**EXERCISE GOAL**
A single stretch of the material below is to be transcribed exactly, starting at the line with "clock buffer | 31 | 7.391" and ending after the line with "tap | 180 | 2.661".

-*-

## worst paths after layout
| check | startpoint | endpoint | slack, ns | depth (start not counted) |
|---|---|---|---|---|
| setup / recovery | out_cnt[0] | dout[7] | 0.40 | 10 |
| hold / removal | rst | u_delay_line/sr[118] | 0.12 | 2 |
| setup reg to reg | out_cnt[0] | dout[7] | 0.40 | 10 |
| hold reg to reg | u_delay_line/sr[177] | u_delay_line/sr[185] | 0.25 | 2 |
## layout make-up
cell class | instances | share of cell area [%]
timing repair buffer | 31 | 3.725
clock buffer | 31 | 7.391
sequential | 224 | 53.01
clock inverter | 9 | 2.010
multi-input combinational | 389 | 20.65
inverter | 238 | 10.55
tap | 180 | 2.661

-*-

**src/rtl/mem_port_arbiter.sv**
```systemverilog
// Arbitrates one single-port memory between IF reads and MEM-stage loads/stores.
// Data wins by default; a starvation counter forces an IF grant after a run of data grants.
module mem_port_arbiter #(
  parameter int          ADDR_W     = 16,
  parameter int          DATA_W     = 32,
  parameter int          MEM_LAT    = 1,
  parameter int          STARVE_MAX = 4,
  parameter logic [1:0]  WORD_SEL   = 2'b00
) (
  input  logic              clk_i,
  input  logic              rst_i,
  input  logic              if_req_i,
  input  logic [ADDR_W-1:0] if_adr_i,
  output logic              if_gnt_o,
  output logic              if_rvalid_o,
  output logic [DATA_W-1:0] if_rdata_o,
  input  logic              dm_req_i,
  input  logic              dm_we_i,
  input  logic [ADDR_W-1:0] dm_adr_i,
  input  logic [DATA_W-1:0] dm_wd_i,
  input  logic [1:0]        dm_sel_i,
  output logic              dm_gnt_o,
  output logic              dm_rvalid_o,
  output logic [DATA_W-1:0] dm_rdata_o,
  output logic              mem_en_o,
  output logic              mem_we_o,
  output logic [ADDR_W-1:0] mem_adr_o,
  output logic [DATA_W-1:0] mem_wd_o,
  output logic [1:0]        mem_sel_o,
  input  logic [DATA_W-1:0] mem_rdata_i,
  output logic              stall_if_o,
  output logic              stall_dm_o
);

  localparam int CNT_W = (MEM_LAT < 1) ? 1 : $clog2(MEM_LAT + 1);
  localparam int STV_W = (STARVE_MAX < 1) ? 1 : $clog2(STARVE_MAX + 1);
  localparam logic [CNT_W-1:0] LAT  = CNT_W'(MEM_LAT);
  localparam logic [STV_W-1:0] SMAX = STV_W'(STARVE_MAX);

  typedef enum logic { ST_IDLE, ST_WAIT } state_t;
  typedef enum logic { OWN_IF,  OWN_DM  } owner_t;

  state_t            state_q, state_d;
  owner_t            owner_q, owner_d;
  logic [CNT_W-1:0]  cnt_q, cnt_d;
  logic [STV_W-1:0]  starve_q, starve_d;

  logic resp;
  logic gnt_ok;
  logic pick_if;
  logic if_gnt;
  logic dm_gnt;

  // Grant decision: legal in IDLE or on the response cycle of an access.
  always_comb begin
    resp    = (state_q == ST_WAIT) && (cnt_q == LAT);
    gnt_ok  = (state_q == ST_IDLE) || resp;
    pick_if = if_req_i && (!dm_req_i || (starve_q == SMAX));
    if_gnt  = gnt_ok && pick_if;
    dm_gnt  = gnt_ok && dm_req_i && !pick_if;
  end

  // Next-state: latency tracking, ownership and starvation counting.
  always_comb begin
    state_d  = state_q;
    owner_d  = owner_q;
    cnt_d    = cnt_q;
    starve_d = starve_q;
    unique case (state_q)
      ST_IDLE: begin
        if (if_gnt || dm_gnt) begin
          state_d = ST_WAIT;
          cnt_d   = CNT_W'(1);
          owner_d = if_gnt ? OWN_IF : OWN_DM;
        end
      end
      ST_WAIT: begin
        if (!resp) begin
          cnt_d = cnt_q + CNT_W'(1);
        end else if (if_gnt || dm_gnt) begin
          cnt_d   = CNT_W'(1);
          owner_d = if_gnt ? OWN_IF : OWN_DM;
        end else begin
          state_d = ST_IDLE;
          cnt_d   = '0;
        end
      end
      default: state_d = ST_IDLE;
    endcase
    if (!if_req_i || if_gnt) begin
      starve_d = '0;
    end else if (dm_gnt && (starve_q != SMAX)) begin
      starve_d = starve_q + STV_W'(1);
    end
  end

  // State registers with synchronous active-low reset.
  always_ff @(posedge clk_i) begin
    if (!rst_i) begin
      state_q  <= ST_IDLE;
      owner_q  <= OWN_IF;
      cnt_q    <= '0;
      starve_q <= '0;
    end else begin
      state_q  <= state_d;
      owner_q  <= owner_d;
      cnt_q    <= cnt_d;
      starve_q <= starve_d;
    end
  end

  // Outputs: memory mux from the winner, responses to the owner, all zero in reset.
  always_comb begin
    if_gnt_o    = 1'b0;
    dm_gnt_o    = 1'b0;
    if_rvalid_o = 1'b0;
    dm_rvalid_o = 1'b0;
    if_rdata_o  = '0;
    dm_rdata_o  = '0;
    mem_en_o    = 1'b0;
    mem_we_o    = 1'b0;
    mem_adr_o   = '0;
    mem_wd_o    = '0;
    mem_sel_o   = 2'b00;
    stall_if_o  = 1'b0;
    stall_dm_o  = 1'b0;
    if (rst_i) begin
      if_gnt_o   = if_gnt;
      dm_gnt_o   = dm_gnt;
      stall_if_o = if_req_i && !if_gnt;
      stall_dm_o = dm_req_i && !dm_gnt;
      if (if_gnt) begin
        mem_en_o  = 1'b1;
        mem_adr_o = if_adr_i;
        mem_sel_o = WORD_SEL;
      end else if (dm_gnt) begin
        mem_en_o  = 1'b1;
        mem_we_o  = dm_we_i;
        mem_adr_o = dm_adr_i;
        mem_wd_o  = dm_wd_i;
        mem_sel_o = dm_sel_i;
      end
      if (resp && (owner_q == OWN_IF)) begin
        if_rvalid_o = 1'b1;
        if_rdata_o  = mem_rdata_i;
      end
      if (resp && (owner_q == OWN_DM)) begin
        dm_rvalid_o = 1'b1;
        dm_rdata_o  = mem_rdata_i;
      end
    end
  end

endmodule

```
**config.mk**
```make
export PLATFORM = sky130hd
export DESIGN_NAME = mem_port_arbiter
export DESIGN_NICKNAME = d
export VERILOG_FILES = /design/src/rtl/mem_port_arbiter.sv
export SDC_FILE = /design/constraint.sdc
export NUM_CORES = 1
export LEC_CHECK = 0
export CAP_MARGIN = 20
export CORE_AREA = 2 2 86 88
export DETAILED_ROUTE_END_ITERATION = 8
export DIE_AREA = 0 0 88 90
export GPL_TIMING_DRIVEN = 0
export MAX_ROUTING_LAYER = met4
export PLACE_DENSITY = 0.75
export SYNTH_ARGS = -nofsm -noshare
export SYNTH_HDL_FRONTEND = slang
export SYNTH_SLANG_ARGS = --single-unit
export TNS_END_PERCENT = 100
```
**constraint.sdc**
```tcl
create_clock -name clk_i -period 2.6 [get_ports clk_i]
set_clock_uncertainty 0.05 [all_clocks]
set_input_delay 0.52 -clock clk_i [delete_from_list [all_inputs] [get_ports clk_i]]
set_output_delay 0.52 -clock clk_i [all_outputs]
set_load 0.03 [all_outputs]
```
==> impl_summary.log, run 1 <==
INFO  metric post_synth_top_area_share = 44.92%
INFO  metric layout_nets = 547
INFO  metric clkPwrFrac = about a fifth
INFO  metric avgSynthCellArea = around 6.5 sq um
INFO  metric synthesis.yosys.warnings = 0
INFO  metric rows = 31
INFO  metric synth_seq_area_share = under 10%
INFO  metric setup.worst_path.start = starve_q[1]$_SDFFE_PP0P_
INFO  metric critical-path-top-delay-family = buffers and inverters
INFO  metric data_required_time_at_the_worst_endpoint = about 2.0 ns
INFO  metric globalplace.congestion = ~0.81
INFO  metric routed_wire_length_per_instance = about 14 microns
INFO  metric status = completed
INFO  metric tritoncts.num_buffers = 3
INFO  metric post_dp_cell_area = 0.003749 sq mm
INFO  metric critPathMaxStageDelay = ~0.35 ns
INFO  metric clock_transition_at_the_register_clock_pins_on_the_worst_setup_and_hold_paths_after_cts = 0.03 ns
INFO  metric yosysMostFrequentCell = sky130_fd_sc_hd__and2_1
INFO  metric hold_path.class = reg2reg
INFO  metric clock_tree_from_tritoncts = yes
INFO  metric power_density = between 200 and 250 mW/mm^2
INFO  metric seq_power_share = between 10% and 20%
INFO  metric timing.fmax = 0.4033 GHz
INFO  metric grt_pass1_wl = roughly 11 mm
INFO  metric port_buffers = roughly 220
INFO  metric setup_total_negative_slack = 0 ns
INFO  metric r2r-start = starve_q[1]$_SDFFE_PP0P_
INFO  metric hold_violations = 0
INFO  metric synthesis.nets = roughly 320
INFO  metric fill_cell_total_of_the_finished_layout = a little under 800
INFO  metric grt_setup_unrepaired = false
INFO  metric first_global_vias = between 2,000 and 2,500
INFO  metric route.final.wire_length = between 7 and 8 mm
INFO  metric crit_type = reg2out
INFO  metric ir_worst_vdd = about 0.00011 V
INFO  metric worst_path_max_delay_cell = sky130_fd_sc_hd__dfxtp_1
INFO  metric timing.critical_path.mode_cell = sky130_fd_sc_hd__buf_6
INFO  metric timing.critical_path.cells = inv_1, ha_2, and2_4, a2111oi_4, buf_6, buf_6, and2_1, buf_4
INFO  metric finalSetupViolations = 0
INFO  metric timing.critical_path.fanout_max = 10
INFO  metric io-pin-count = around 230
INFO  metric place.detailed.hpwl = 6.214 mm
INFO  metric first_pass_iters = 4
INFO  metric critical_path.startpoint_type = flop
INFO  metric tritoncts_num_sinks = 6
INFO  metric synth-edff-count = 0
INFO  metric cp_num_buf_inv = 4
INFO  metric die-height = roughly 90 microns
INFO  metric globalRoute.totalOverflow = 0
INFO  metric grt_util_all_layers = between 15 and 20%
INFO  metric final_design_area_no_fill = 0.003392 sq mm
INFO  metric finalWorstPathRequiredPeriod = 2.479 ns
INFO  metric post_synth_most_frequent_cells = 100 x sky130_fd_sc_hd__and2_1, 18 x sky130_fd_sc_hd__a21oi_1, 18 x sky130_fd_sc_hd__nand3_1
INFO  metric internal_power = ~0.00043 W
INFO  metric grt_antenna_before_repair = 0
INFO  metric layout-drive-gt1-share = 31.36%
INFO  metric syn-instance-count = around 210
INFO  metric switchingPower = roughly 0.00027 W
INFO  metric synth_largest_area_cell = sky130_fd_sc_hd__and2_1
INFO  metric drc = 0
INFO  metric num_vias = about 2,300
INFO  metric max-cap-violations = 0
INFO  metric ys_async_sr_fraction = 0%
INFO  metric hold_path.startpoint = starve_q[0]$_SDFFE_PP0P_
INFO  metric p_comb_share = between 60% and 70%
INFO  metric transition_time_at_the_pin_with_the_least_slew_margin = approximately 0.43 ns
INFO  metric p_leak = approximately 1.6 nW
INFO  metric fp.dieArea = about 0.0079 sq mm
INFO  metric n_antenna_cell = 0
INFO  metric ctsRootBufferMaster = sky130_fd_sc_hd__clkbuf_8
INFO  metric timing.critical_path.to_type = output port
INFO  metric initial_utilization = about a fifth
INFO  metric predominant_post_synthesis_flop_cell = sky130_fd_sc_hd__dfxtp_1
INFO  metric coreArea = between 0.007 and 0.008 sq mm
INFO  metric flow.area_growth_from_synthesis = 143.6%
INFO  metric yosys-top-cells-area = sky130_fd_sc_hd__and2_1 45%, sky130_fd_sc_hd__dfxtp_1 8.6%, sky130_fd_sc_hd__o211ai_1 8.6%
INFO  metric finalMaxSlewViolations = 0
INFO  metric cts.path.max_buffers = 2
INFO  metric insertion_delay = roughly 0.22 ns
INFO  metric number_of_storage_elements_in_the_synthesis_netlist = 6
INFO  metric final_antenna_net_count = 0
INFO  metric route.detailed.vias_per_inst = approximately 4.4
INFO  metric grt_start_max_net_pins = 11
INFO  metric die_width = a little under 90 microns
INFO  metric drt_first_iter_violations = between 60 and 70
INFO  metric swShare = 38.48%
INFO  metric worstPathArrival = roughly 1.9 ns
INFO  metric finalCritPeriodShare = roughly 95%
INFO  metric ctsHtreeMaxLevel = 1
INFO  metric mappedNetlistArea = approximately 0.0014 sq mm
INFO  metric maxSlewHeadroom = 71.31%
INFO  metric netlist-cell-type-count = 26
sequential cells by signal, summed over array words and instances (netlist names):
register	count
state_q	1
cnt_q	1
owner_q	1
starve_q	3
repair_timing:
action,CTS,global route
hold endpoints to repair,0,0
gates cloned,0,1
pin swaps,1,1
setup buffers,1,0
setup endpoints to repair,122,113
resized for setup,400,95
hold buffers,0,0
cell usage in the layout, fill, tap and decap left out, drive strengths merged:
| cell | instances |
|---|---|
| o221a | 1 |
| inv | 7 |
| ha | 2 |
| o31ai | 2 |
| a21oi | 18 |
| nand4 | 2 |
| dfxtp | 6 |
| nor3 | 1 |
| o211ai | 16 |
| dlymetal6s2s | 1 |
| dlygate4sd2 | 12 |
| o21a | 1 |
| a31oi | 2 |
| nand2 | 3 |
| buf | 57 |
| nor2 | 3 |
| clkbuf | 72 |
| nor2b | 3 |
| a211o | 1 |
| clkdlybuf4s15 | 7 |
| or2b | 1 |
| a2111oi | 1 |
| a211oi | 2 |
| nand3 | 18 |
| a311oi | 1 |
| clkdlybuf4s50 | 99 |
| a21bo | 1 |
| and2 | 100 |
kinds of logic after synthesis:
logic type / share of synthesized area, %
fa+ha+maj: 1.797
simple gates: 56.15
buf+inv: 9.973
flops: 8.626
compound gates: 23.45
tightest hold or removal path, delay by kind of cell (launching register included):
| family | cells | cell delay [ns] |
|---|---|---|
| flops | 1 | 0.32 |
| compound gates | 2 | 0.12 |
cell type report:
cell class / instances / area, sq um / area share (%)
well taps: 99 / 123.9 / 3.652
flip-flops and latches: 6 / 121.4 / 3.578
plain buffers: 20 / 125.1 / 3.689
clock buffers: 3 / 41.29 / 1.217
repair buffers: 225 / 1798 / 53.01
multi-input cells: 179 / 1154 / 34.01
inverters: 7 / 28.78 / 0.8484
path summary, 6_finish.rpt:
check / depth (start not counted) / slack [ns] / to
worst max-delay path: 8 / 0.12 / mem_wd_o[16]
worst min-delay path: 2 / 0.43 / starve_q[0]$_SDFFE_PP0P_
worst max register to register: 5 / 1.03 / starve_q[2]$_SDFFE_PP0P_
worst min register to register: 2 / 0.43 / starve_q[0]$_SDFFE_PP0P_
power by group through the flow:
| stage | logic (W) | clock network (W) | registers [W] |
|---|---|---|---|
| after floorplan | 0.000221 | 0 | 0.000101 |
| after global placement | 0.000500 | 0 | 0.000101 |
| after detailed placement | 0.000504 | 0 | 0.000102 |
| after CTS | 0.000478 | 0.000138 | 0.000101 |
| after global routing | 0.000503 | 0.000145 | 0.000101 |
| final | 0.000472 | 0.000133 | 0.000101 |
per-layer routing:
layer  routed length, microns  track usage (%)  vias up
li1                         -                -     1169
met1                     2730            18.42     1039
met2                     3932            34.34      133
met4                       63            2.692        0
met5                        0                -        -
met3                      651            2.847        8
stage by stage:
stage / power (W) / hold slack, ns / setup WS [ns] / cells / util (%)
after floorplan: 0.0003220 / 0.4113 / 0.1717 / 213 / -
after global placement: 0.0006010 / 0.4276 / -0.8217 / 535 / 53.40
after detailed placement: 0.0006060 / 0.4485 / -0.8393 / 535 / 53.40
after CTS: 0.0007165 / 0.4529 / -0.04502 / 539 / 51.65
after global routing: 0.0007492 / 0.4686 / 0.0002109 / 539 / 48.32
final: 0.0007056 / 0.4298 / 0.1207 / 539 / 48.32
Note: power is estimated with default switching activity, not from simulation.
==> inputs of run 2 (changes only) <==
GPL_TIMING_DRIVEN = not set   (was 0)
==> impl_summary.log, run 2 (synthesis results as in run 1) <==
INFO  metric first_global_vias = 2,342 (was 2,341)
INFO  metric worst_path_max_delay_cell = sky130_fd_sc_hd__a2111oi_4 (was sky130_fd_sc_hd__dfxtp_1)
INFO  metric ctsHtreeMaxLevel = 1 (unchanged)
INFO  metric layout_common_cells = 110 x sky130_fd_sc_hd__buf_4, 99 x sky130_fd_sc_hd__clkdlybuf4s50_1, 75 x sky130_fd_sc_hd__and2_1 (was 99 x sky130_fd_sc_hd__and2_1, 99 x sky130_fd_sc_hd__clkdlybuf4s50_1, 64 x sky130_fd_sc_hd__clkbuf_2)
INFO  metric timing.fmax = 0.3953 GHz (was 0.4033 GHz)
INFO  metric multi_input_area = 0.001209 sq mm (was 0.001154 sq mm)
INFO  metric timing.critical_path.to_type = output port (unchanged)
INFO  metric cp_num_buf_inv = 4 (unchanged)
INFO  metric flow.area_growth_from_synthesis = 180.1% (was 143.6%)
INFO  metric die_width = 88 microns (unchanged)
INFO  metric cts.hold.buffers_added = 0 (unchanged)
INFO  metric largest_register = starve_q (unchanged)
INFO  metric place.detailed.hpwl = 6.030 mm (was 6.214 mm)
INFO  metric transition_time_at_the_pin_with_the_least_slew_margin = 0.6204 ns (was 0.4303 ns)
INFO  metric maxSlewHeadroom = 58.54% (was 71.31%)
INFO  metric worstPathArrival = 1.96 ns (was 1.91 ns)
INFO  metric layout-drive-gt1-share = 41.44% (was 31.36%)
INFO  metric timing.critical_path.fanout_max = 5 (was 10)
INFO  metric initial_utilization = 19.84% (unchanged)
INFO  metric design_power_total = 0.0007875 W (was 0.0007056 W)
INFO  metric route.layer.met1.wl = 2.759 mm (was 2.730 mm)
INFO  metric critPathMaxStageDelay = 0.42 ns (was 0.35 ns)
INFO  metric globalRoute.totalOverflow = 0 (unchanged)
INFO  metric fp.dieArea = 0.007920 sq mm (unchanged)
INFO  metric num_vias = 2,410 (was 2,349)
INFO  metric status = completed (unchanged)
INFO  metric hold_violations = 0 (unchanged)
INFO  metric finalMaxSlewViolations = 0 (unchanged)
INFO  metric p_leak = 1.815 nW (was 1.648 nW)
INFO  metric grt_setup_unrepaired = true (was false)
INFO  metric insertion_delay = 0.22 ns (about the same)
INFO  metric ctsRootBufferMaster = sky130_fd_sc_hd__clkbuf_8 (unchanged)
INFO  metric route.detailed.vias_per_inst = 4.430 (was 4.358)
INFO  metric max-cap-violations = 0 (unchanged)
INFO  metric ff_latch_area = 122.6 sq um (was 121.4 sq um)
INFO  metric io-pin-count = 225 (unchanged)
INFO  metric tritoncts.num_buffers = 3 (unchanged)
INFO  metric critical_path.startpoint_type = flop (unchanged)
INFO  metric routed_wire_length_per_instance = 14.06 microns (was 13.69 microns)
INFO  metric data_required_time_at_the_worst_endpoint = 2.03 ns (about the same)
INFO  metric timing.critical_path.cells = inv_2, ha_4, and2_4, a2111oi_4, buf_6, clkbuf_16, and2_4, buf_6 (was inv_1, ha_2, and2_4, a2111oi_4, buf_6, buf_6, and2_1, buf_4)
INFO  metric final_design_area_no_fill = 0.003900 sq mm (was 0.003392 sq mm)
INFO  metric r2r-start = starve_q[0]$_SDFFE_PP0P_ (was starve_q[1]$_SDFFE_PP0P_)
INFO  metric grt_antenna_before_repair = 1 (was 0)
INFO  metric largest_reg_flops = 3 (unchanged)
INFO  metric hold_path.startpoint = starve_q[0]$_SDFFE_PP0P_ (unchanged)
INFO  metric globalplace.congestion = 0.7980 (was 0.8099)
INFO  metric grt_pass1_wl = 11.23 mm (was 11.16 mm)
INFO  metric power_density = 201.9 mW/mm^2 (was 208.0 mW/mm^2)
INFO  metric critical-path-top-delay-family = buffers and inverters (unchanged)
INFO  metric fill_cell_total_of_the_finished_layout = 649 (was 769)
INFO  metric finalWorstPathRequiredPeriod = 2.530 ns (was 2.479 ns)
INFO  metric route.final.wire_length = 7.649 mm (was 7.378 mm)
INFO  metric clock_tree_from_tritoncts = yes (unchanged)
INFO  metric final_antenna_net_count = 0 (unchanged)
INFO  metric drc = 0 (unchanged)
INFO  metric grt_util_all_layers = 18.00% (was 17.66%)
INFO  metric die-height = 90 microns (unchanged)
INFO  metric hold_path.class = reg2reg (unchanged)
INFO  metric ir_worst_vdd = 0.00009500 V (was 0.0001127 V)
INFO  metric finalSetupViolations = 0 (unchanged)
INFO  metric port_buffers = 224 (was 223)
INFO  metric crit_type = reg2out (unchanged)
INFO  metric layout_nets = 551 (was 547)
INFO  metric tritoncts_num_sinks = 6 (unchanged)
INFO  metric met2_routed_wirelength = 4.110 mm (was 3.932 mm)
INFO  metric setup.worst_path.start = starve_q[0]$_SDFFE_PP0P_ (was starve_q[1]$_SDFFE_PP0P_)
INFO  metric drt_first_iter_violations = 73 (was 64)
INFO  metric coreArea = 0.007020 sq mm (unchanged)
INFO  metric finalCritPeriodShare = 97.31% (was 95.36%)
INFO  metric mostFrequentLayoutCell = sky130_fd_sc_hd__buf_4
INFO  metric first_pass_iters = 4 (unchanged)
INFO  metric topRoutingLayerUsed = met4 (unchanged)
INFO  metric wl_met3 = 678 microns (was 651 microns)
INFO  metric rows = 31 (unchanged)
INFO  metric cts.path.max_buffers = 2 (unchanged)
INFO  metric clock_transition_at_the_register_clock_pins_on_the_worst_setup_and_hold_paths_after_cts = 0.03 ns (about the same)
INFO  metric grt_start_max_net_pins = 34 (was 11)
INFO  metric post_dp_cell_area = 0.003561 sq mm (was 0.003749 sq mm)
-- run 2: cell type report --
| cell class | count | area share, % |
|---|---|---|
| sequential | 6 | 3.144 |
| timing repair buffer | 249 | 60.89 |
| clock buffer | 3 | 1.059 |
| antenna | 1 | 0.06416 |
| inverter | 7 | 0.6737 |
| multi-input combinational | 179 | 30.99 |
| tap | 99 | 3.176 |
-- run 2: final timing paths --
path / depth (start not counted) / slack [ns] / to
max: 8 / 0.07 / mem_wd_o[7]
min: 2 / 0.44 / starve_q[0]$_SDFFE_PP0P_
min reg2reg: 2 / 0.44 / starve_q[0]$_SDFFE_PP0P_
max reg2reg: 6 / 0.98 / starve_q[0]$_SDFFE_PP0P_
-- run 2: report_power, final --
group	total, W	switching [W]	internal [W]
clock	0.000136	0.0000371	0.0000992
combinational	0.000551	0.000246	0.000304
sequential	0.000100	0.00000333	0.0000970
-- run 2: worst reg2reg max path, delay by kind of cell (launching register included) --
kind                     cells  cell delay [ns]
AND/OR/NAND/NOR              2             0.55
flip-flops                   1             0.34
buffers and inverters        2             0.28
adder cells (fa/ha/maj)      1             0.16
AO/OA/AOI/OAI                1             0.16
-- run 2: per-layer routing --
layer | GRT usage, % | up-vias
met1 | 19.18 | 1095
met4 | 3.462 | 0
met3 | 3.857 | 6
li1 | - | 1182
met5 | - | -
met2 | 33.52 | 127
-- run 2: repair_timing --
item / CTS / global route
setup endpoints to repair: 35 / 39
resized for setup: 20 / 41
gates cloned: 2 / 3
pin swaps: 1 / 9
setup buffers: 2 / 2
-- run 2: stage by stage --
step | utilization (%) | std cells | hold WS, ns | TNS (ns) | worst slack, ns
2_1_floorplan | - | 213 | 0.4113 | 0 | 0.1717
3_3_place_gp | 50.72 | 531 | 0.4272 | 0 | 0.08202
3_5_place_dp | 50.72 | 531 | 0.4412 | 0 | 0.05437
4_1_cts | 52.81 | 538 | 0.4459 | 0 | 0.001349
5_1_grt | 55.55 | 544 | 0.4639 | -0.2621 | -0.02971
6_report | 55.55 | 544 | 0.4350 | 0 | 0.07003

-*-

**SOLUTION FOR THIS EXERCISE**
clock buffer | 31 | 7.391
sequential | 224 | 53.01
clock inverter | 9 | 2.010
multi-input combinational | 389 | 20.65
inverter | 238 | 10.55
tap | 180 | 2.661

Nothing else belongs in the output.